═════ Given entries

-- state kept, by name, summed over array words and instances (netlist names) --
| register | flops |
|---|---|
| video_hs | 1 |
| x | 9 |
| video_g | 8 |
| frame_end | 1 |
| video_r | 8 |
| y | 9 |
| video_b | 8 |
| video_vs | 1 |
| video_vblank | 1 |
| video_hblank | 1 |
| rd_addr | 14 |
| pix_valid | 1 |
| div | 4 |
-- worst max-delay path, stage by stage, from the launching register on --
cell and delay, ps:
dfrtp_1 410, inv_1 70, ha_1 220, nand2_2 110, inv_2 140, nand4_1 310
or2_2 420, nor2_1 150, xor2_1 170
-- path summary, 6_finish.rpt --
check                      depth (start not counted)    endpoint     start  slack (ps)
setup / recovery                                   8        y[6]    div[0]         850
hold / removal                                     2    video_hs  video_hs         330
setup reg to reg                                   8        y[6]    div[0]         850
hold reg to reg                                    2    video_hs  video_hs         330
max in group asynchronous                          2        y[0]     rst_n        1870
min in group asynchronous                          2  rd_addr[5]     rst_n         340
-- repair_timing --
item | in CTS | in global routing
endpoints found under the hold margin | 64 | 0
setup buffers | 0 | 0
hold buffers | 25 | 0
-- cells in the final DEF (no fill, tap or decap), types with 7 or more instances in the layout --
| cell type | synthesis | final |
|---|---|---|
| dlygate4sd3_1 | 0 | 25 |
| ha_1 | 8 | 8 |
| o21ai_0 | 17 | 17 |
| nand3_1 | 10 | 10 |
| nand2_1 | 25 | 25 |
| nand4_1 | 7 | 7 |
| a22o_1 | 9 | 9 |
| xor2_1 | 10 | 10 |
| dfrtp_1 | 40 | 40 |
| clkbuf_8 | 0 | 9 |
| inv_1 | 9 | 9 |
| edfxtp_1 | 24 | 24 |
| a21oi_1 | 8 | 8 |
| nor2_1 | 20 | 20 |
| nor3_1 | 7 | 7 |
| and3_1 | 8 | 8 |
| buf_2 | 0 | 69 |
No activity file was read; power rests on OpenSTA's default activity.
### config.mk
export PLATFORM = sky130hd
export DESIGN_NAME = host_regs
export DESIGN_NICKNAME = d
export VERILOG_FILES = /design/src/verilog/lynx_video_pkg.sv /design/src/verilog/host_regs.sv
export SDC_FILE = /design/constraint.sdc
export NUM_CORES = 1
export LEC_CHECK = 0
export BUFFER_PORTS_ARGS = -buffer_cell sky130_fd_sc_hd__buf_2
export CAP_MARGIN = 0
export CELL_PAD_IN_SITES_DETAIL_PLACEMENT = 2
export CELL_PAD_IN_SITES_GLOBAL_PLACEMENT = 2
export CORE_UTILIZATION = 30
export DETAILED_ROUTE_END_ITERATION = 10
export PLACE_DENSITY = 0.9
export SYNTH_ARGS = -nofsm -noshare
export SYNTH_HDL_FRONTEND = slang
export SYNTH_SLANG_ARGS = --single-unit
### constraint.sdc
create_clock -name clk_sys -period 2.5 [get_ports clk_sys]
set_clock_uncertainty 0.15 [all_clocks]
set_input_delay 0.375 -clock clk_sys [delete_from_list [all_inputs] [get_ports clk_sys]]
set_output_delay 0.375 -clock clk_sys [all_outputs]
set_load 0.02 [all_outputs]
**config.mk**
```make
export PLATFORM = sky130hd
export DESIGN_NAME = ff_latch
export DESIGN_NICKNAME = d
export VERILOG_FILES = /design/src/verilog/ff_latch.sv
export SDC_FILE = /design/constraint.sdc
export NUM_CORES = 1
export LEC_CHECK = 0
export BUFFER_PORTS_ARGS = -buffer_cell sky130_fd_sc_hd__buf_2
export CORE_UTILIZATION = 54
export CTS_CLUSTER_DIAMETER = 200
export CTS_CLUSTER_SIZE = 10
export DETAILED_ROUTE_END_ITERATION = 8
export GPL_TIMING_DRIVEN = 0
export PLACE_DENSITY = 0.74
export SLEW_MARGIN = 20
export SYNTH_ARGS = -nofsm -noshare
export SYNTH_HDL_FRONTEND = slang
export SYNTH_SLANG_ARGS = --single-unit
```
**constraint.sdc**
```tcl
create_clock -name clk_sys -period 1.6 [get_ports clk_sys]
set_input_delay 0.08 -clock clk_sys [delete_from_list [all_inputs] [get_ports clk_sys]]
set_output_delay 0.08 -clock clk_sys [all_outputs]
set_load 0.03 [all_outputs]
```
**src/verilog/ff_latch.sv**
```systemverilog
`timescale 1ns/10ps
`default_nettype none

module ff_latch #(
  parameter int FF_TAP_CYCLES = 6400000
) (
  input  logic clk_sys,
  input  logic rst_n,
  input  logic ff_button,
  input  logic ff_en,
  output logic fast_forward
);

  localparam int CW = $clog2(FF_TAP_CYCLES + 1);
  localparam logic [CW-1:0] TAP_MAX = CW'(FF_TAP_CYCLES);

  logic          ff_act;
  logic          ff_last;
  logic          tap_set;    // last release set the latch
  logic          latch_on;
  logic [CW-1:0] press_cnt;

  assign ff_act = ff_button & ff_en;

  always_ff @(posedge clk_sys or negedge rst_n) begin
    if (!rst_n) begin
      ff_last      <= 1'b0;
      tap_set      <= 1'b0;
      latch_on     <= 1'b0;
      press_cnt    <= '0;
      fast_forward <= 1'b0;
    end else begin
      ff_last <= ff_act;

      if (ff_act && !ff_last) begin
        latch_on  <= 1'b0;   // new press clears
        press_cnt <= '0;
      end else if (ff_act && press_cnt != TAP_MAX) begin
        press_cnt <= press_cnt + 1'b1;
      end

      // release, short press toggles into the latch
      if (!ff_act && ff_last) begin
        tap_set <= 1'b0;
        if (press_cnt < TAP_MAX && !tap_set) begin
          tap_set  <= 1'b1;
          latch_on <= 1'b1;
        end
      end

      fast_forward <= ff_act | latch_on;
    end
  end

endmodule

`default_nettype wire

```
Word level (Yosys, flattened, before mapping)
Index checks and enable logic that the tools add are counted.

Bits in registers: 27. Output and inout port bits: 1. Logic and storage cells: 24. Input port bits: 4.

Reductions and logical operators: 8. Equal/unequal tests: 1. Add/subtract/negate cells: 1. $lt $le $gt $ge: 1. Bitwise operators: 2. Mux-type cells: 6.

Operators by type and width (count): 23-bit two-way mux (2); 23-bit by 1-bit adder with 23-bit output (second input constant) (1); 23-bit < comparator (second input constant) (1); 23-bit != test (second input constant) (1); 1-bit logical AND (4); 1-bit two-way mux (4); 1-bit zero test (3); 2-bit nonzero test (1); 1-bit AND (1); 1-bit OR (1).

Logic depth before layout (Yosys ltp)
Gate-level depths: netlist of run 1.

Depth after elaboration: 5. Gate-level depth with buffers: 8.

Worst setup path before layout of run 1
No wires, ideal clock.

Path type: reg2reg. From: reg press_cnt[0]. To: reg press_cnt[12]. Required time: 1.490 ns. Period minus slack after synthesis: 1.716 ns. Path buffers: 1. Setup slack: -0.116 ns. Arrival: 1.606 ns. Cell stages (with the launch flop): 9. Cell sequence: dfrtp_1 -> inv_1 -> ha_1 -> nor4bb_1 -> nand4_1 -> o21ai_2 -> buf_4 -> o311ai_0 -> o41ai_1.

Longest elaborated chain between the ends: 3. Elaborated cells between the ends (all ways): 6. Classes of those cells: add/sub (1); eq/ne (1); mux (2); reduce/logical (2).

RTL lines: start, declared (RTL line 21) `logic [CW-1:0] press_cnt;`; start signal, assigned (RTL line 39) `press_cnt <= press_cnt + 1'b1;`; 23-bit by 1-bit adder with 23-bit output / 23-bit != test (equally long branches) (RTL line 39, 38); 23-bit two-way mux / 1-bit logical AND (equally long branches) (RTL line 38) `end else if (ff_act && press_cnt != TAP_MAX) begin`; 23-bit two-way mux / 2-bit nonzero test (equally long branches).

Several ways; a longest one is shown, not always the timed one. The select of a mux whose other input is x is not followed. A chain may end at the register's enable or synchronous reset.

Worst setup path in the final report of run 1
From: reg press_cnt[16]. To: reg press_cnt[14].

Longest elaborated chain between the ends: 3.

RTL lines (RTL line): 23-bit != test (38); 1-bit logical AND (38); 2-bit nonzero test (no source line).

No other way between the ends.

==> run summary, run 1 <==
run status -> finished with violations
failing checks -> negative setup slack
number of antenna violations at the first check in global routing -> 0
total core area -> 2545 um^2
routed via count -> 1445
largest family of logic cells by synthesized area -> simple AND/OR/NAND/NOR gates
Final Critical Period -> 1903 ps
Buf/Inv on CP -> 1
arithmetic-cell share of the synthesized area counting full adders, half adders and majority gates -> 1.676%
peak supply drop -> 0.0007632 V
register bit total from synthesis -> 27
average footprint of a synthesized cell -> 9.271 um^2
routed wire length -> 4.089 mm
Tightest Hold Check Type -> in -> reg
Placed Instances -> 195
maximum level of the CTS H-tree -> 1
number of placement rows -> 18
final number of max-transition violations -> 0
# nets final -> 195
number of clock sinks seen by CTS -> 27
count of input and output buffers -> 4
normalized max-slew margin -> 59.41%
final number of setup-violating endpoints -> 16
layout cell share with drive strength beyond 1 -> 34.57%
Compound-Gate Fraction of Synth Area -> 17.10%
clock tree from TritonCTS -> done
most common library cell in the layout ignoring fill and taps -> sky130_fd_sc_hd__dfrtp_1
worst r2r src -> press_cnt[16]$_DFFE_PN0P_
number of antenna cells inserted -> 0
die span in x -> 54.58 um
worst hold margin -> 224.3 ps
count of boundary I/O pins -> 5
maximum root-to-sink buffer count -> 2
critical path startpoint -> press_cnt[16]$_DFFE_PN0P_
fraction of synthesized area in multiplexers -> 0%
Detailed Place HPWL -> 2.296 mm
transition time of the tightest slew-check pin -> 608.8 ps
WP data arrival -> 2180 ps
largest net degree at the start of global routing -> 28
Leak Pwr -> 0.8055 nW
Sequential Area -> 676.9 um^2
cells along the critical path -> nand2_2 -> or4b_4 -> o21ai_4 -> buf_6 -> o31ai_1 -> a21oi_1
clock transition at the registers of the reported paths -> 150 ps
area taken by multi-input logic gates -> 958.4 um^2
Worst path max stage delay -> 570 ps
clock latency reported for the late side of the worst-skew pair -> 340 ps
primary flip-flop cell chosen by synthesis mapping -> sky130_fd_sc_hd__dfrtp_1
Initial Utilization -> 58.65%
setup repair after global routing missed its margin -> true
count of endpoints failing hold in the final timing report -> 0
max-cap viol count -> 0
relative area change from synthesis to final layout -> 28.83%
vias in the first global route -> 1249
Critical Path Sink Type -> flop
detailed-route vias per instance -> 6.628
maximum clock frequency -> 525.5 MHz
Num CTS Buffers -> 3
Placement Cell Area -> 1579 um^2
combined area of all synthesized cells -> 1493 um^2
TritonRoute pass-1 iters -> 4
type of the setup path with the least slack -> reg -> reg
Crit path max-delay family -> simple AND/OR/NAND/NOR gates
most frequent cells in the layout -> sky130_fd_sc_hd__dfrtp_1 (26), sky130_fd_sc_hd__nand2_1 (25), sky130_fd_sc_hd__buf_4 (12), sky130_fd_sc_hd__nor2_1 (10), sky130_fd_sc_hd__o31ai_1 (7)
Power Total -> 0.001167 W
CTS root buf -> sky130_fd_sc_hd__clkbuf_4
global-route usage over all layers -> 28.21%
DRC errors left -> 0
cell with the biggest individual delay on the critical path -> sky130_fd_sc_hd__or4b_4
Chip Height -> 54.58 um
hold path startpoint -> ff_en
simple-gate share of the synthesized area -> 29.67%
Fillers -> 166
Final Cycle Share -> 118.9%
Layout Cell Area excl Fill -> 1923 um^2
GR Overflow Total -> 0
number of enable-type register cells in the synthesized netlist -> 0
Total Die Area -> 2978 um^2
setup_tns -> -2690 ps
startpoint type of the worst setup path -> flop
Iteration-0 DRC Markers -> 62
Final Worst Setup Slack -> -303.0 ps
fraction of synthesis flops using an asynchronous set or reset pin -> 100.0%
detail-routed net length per standard cell -> 18.76 um
worst clock skew on the final layout -> 5.418 ps
part of the Yosys area used for sequential elements -> 45.26%
required time at the endpoint of the critical path -> 1880 ps
Synth Area in XOR/XNOR -> 3.521%
crit-path max FO -> 7
P per Cell Area -> 606.6 nW/um^2
non-filler instance count after layout -> 218
Syn Inst Count -> 161
post-synthesis net count -> 167
placer congestion estimate -> 0.8933
Synthesis Warnings -> 0
first-pass GRT wire length -> 5.892 mm
distinct cell type count of the synthesized netlist -> 39
ANT nets after route -> 0
through the flow:
| step | utilization [%] | worst slack [ps] |
|---|---|---|
| floorplan | - | -10.95 |
| global placement | 62.05 | -231.6 |
| detailed placement | 62.05 | -279.6 |
| CTS | 70.35 | -235.5 |
| global route | 75.57 | -363.4 |
| finish | 75.57 | -303.0 |
path summary, 6_finish.rpt:
| kind | endpoint | slack (ps) | cells after the start |
|---|---|---|---|
| setup / recovery | press_cnt[14]$_DFFE_PN0P_ | -300 | 6 |
| hold / removal | fast_forward$_DFF_PN0_ | 220 | 3 |
| setup reg to reg | press_cnt[14]$_DFFE_PN0P_ | -300 | 6 |
| hold reg to reg | fast_forward$_DFF_PN0_ | 490 | 1 |
| max in group asynchronous | press_cnt[15]$_DFFE_PN0P_ | 910 | 2 |
| min in group asynchronous | press_cnt[13]$_DFFE_PN0P_ | 260 | 2 |
cells by family (layout without fill, tap and decap cells):
group,after synthesis,in the layout
adder cells (fa/ha/maj),2,2
AND/OR/NAND/NOR,80,81
AO/OA/AOI/OAI,36,36
XOR/XNOR,6,6
buffers and inverters,10,36
flip-flops,27,27
registers in the layout, indices dropped and copies added (netlist names):
| signal | cells |
|---|---|
| press_cnt | 23 |
| fast_forward | 1 |
| ff_last | 1 |
| latch_on | 1 |
| tap_set | 1 |
tightest hold or removal path, stage by stage:
cell                       delay, ps
sky130_fd_sc_hd__buf_2            90
sky130_fd_sc_hd__nand2_1         220
sky130_fd_sc_hd__nand2b_1        150
what timing repair did:
action,in CTS,in global routing
endpoints found under the hold margin,27,0
pin swaps,10,11
gates resized for setup,19,23
gates cloned,2,0
hold buffers,1,0
setup endpoints to repair,19,19
buffers inserted,10,6
report_power, final:
part	switching [W]	total (W)	internal, W
Sequential	0.00000992	0.000714	0.000704
Clock	0.000215	0.000309	0.0000942
Combinational	0.0000906	0.000144	0.0000529
per-layer routing:
layer / share of wire [%] / GRT usage, %
met4: 2.2 / 10.68
met3: 6.0 / 2.778
met1: 42 / 39.52
met2: 49 / 44.51
met5: 0 / 0
area by class of cell:
| type | instances | area share, % |
|---|---|---|
| Clock inverter | 1 | 0.2602 |
| Inverter | 6 | 1.171 |
| Timing Repair Buffer | 22 | 9.174 |
| Clock buffer | 3 | 1.171 |
| Tap cell | 30 | 1.952 |
| Sequential cell | 27 | 35.20 |
| Multi-Input combinational cell | 125 | 49.84 |
| Buffer | 4 | 1.236 |
synthesized netlist by cell type, drive strengths merged, types with 2 or more instances:
master	number	share of area (%)
dfrtp	27	45
nand2	26	6.5
nor2	11	2.8
nand3	9	3.9
o31ai	8	4.0
o21ai	7	2.6
a21oi	6	2.0
inv	5	1.3
nand2b	5	2.1
nand4	5	2.1
and3	4	2.0
nor4	4	1.7
or3	4	2.1
xnor2	4	2.3
clkbuf	3	0.75
nor3	3	1.0
o311ai	3	1.8
o41ai	3	1.8
or4	3	1.5
a21o	2	1.1
a31oi	2	0.84
a41o	2	1.3
and2	2	1.2
and4	2	1.3
ha	2	1.7
o21a	2	1.0
xor2	2	1.2
Note: power is estimated with default switching activity, not from simulation.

══════════

Working from the material above, restate word for word the lines between the line with "nand4_1 | 7 | 7 |" and the line with "buf_2 | 0 | 69 |", both included, and only those.

- Response to this task -
| nand4_1 | 7 | 7 |
| a22o_1 | 9 | 9 |
| xor2_1 | 10 | 10 |
| dfrtp_1 | 40 | 40 |
| clkbuf_8 | 0 | 9 |
| inv_1 | 9 | 9 |
| edfxtp_1 | 24 | 24 |
| a21oi_1 | 8 | 8 |
| nor2_1 | 20 | 20 |
| nor3_1 | 7 | 7 |
| and3_1 | 8 | 8 |
| buf_2 | 0 | 69 |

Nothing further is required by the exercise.